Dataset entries
---------------

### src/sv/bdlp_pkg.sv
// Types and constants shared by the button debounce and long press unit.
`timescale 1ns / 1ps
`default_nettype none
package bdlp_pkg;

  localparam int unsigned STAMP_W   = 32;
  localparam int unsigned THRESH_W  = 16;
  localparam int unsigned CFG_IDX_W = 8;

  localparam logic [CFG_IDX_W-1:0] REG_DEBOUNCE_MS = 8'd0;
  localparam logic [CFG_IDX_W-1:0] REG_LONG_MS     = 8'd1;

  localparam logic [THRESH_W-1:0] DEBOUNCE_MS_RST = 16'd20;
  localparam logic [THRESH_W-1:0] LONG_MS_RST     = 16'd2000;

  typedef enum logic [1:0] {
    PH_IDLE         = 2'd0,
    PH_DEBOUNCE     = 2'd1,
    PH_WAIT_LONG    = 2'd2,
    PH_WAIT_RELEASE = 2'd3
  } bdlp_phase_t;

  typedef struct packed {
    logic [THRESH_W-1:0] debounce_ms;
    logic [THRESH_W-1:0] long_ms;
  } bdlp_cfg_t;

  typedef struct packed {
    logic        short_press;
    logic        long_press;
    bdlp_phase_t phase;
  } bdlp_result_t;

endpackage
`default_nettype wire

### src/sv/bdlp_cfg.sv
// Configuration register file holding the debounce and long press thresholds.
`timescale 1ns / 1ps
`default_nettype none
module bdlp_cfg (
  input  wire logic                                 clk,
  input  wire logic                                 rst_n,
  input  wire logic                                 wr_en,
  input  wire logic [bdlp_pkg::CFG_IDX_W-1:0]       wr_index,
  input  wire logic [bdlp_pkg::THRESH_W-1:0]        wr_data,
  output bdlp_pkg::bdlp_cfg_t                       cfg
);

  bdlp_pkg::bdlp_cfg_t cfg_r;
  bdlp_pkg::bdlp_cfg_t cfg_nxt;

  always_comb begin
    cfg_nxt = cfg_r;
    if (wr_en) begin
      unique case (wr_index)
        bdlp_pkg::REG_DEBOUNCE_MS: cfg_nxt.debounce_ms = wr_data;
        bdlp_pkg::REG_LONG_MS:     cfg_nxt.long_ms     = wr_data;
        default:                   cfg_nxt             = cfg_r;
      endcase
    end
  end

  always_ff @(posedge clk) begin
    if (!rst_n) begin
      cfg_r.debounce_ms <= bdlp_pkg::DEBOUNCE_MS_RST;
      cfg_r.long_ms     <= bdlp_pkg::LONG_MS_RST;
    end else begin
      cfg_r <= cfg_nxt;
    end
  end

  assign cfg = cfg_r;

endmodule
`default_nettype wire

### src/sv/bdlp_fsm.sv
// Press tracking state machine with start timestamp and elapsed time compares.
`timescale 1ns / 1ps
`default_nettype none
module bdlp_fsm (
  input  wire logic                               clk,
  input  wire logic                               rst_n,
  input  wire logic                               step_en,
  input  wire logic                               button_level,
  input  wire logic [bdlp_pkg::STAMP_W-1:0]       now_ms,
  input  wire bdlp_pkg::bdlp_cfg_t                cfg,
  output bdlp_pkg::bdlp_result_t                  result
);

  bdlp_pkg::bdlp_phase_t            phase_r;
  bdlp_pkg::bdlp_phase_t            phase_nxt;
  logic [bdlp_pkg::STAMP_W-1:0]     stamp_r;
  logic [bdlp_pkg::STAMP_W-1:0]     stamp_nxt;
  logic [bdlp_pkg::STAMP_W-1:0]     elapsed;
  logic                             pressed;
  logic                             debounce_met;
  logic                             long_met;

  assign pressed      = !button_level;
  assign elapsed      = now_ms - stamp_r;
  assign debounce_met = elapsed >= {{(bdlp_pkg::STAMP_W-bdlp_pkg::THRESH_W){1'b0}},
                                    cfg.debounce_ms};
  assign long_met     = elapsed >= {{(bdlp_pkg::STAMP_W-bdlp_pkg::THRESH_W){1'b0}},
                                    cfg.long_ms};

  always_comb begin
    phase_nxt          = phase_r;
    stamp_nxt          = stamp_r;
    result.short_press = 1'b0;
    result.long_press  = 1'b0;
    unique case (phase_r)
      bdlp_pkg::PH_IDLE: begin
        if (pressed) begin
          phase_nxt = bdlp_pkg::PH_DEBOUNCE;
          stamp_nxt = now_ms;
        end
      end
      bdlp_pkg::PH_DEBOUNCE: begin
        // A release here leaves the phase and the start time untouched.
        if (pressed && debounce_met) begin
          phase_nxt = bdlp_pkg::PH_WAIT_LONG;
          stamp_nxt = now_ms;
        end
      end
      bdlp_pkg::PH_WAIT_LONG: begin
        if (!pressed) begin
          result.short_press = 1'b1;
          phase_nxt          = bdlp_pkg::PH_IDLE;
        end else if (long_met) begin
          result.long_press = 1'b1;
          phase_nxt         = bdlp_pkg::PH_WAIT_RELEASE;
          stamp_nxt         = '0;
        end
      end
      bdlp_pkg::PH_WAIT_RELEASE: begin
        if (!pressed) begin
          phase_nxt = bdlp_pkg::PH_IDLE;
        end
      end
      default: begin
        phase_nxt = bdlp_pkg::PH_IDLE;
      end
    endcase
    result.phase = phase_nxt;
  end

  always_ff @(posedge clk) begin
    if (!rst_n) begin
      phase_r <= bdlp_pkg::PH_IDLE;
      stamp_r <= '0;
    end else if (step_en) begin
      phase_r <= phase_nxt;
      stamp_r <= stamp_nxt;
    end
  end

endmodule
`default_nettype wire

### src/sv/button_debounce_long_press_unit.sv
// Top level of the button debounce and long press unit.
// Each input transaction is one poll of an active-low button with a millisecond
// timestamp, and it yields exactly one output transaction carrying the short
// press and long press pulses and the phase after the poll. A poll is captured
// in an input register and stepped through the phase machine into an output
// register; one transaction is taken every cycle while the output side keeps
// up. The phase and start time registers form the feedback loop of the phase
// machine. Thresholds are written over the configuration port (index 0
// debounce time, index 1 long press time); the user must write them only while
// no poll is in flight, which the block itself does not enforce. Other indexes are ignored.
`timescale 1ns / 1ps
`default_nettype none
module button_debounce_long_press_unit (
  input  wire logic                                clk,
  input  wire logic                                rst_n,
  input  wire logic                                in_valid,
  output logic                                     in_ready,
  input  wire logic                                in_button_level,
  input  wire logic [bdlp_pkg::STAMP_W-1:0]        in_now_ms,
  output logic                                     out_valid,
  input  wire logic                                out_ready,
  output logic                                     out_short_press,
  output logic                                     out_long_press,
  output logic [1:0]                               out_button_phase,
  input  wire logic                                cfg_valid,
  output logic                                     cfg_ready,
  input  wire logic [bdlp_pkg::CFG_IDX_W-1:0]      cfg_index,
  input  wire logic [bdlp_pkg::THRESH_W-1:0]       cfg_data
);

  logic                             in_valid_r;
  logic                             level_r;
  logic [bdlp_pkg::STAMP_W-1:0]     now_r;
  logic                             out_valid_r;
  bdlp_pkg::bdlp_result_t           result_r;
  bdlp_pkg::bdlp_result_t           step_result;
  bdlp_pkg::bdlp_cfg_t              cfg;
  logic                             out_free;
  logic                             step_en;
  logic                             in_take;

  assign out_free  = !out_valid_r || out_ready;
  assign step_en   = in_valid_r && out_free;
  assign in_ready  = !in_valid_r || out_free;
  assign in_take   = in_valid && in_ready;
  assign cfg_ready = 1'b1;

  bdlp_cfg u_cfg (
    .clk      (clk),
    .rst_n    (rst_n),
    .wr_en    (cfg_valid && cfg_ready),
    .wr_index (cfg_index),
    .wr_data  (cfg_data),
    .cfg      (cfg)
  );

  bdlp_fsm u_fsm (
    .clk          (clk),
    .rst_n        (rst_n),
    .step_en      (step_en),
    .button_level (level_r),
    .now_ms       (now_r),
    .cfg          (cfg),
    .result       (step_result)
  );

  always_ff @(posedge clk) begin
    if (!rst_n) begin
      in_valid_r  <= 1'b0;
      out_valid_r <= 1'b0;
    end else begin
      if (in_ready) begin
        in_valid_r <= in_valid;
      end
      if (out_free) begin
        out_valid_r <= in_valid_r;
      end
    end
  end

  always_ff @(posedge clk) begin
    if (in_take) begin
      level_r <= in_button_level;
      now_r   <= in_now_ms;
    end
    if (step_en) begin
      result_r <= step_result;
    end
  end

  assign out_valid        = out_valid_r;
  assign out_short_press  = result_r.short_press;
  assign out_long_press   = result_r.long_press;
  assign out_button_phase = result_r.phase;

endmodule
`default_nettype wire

---------------

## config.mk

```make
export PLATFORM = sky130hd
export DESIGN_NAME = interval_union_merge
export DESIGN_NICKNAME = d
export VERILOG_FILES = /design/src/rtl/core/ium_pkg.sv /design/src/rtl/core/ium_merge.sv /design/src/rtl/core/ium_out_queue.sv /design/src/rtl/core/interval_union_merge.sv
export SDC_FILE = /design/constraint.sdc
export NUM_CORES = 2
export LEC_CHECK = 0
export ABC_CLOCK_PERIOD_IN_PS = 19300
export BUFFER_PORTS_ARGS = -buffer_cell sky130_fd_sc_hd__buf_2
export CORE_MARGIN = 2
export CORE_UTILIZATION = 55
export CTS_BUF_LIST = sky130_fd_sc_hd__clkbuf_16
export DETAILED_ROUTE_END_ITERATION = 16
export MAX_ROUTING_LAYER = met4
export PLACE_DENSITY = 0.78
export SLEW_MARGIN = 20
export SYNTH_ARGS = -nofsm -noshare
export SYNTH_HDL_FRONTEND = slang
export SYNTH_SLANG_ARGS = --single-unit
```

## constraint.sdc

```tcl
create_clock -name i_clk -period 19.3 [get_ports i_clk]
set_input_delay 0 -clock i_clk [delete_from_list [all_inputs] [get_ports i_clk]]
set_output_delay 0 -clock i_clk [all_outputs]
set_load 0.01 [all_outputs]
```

---------------

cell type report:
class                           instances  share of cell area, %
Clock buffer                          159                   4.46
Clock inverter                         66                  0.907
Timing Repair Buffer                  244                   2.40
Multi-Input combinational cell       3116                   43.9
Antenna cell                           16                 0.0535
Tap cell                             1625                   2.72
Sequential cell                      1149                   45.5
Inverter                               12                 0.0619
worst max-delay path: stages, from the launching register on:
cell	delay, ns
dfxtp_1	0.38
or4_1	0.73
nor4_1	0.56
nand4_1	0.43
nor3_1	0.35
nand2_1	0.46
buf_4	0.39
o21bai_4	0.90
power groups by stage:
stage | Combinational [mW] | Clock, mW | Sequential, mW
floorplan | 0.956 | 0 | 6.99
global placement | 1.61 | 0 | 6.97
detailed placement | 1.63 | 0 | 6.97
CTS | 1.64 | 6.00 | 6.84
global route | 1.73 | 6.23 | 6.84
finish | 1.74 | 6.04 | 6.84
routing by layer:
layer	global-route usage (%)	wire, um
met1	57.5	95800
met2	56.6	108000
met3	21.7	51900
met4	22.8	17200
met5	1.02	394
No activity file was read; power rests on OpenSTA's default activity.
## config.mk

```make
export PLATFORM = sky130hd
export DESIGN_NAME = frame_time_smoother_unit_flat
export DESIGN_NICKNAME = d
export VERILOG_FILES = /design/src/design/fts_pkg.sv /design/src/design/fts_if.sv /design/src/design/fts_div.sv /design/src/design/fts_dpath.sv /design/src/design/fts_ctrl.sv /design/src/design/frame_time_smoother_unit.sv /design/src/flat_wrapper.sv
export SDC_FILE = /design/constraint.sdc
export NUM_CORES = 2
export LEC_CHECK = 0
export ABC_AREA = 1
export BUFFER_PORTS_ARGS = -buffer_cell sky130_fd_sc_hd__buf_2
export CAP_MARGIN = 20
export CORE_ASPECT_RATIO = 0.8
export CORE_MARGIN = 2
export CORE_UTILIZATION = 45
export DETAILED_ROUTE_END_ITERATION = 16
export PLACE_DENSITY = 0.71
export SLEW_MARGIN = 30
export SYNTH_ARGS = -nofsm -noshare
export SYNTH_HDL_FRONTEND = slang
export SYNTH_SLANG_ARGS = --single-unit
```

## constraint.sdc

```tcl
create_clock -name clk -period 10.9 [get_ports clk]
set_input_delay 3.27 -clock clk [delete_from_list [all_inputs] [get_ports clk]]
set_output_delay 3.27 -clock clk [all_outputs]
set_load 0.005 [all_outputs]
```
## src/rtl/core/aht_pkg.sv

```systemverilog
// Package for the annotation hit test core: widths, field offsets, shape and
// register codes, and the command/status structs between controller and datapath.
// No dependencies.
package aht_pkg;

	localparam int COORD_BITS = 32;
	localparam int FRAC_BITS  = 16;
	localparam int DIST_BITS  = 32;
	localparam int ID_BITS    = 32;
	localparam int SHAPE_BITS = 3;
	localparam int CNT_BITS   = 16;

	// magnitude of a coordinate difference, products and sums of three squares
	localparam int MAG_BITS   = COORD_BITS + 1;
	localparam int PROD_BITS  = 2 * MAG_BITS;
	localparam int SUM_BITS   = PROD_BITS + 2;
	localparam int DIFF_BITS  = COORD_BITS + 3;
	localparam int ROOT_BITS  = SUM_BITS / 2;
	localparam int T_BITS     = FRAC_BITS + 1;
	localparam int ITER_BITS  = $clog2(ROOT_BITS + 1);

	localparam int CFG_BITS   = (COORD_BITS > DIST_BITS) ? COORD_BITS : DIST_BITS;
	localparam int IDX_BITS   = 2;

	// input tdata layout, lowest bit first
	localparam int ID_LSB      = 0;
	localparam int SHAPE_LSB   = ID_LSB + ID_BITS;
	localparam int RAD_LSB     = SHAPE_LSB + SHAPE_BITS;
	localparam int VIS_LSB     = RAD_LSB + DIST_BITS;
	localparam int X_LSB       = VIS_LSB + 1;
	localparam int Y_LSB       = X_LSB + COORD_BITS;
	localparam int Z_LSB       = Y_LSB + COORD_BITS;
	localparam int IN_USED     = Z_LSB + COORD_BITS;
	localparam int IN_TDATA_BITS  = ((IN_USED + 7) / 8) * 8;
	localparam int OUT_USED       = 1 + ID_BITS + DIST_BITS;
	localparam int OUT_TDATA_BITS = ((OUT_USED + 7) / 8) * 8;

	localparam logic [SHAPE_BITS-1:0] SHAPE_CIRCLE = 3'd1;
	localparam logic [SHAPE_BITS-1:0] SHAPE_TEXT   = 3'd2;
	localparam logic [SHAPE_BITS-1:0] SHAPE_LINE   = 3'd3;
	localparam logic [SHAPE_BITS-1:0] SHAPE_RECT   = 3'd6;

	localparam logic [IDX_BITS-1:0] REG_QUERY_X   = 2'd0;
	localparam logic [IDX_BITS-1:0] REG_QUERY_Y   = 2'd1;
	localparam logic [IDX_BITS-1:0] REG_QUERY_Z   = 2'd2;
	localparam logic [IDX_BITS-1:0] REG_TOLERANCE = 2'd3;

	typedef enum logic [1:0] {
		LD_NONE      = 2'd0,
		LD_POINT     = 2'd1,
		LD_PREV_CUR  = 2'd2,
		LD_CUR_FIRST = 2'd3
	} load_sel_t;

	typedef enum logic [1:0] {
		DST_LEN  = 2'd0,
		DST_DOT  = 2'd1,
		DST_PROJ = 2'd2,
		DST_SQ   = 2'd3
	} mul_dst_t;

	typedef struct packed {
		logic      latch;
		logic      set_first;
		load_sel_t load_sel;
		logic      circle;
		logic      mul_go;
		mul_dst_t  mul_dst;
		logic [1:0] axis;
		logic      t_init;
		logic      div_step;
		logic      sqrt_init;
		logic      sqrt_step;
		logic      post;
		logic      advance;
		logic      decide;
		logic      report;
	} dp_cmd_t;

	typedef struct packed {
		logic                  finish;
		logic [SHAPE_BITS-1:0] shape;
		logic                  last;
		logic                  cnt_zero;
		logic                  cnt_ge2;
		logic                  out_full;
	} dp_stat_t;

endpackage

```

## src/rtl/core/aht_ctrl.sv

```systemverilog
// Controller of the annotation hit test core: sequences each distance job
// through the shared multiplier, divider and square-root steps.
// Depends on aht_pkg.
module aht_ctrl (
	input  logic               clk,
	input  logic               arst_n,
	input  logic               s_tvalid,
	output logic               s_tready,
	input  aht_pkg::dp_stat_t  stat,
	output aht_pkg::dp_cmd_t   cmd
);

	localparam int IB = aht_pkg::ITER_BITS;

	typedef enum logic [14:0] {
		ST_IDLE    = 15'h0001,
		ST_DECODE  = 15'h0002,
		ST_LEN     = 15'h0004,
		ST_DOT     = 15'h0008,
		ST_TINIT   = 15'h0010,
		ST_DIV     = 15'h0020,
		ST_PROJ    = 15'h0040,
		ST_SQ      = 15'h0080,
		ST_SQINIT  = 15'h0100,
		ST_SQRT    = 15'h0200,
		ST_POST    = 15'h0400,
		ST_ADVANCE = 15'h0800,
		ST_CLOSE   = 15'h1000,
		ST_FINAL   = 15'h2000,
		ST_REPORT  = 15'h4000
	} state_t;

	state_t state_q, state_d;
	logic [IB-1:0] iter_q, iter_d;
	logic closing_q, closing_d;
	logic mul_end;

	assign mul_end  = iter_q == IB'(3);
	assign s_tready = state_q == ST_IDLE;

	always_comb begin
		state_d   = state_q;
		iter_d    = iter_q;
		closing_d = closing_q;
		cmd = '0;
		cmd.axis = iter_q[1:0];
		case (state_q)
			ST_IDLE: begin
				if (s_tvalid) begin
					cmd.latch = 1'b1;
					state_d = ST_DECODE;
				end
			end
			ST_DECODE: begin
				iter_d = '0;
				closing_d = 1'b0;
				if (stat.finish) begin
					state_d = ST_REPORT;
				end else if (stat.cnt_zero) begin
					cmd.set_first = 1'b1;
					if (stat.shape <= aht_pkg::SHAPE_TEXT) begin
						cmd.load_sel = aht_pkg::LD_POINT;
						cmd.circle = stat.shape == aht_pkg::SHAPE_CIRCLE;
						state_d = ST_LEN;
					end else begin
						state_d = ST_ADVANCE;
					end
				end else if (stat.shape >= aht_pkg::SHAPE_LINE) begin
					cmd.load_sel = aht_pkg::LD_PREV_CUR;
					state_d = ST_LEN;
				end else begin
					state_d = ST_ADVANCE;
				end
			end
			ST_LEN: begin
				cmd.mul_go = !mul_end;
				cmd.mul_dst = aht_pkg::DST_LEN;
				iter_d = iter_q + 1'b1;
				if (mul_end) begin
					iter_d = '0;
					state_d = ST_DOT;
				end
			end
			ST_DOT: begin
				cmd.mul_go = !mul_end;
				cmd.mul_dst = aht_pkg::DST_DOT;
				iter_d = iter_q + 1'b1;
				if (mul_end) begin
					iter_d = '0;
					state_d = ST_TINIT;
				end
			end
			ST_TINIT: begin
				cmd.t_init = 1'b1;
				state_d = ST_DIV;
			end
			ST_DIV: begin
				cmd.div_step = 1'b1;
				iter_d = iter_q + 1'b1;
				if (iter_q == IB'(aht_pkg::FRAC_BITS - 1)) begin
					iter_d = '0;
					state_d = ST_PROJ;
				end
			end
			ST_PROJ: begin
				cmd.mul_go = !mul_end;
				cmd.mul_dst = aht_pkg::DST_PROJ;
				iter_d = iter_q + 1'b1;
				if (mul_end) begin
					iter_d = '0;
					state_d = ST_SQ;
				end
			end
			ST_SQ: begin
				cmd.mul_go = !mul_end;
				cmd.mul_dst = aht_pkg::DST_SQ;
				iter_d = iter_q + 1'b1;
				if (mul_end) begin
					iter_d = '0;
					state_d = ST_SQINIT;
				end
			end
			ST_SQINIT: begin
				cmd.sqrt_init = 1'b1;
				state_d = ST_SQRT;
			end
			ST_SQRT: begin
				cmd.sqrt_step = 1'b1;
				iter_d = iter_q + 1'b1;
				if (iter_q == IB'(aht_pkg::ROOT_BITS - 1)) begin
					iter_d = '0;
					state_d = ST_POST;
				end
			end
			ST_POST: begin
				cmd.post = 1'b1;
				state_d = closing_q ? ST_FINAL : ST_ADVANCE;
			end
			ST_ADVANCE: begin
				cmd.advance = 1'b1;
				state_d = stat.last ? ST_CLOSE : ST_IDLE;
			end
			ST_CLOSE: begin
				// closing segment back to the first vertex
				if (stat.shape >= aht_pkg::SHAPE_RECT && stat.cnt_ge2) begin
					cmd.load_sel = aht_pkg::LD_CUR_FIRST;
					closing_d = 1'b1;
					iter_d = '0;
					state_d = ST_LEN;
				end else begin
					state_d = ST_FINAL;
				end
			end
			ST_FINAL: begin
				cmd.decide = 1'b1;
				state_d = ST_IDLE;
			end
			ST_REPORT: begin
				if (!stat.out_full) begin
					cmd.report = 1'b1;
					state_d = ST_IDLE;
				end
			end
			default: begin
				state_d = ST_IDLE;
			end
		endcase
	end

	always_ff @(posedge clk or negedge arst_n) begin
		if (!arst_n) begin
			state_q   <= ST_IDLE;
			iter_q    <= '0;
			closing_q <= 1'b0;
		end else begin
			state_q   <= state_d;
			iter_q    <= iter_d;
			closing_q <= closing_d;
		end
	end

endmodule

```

---------------

» What to work on: Work through the records line by line and tally those holding "global". Reply with the number alone.

» Solution below: 3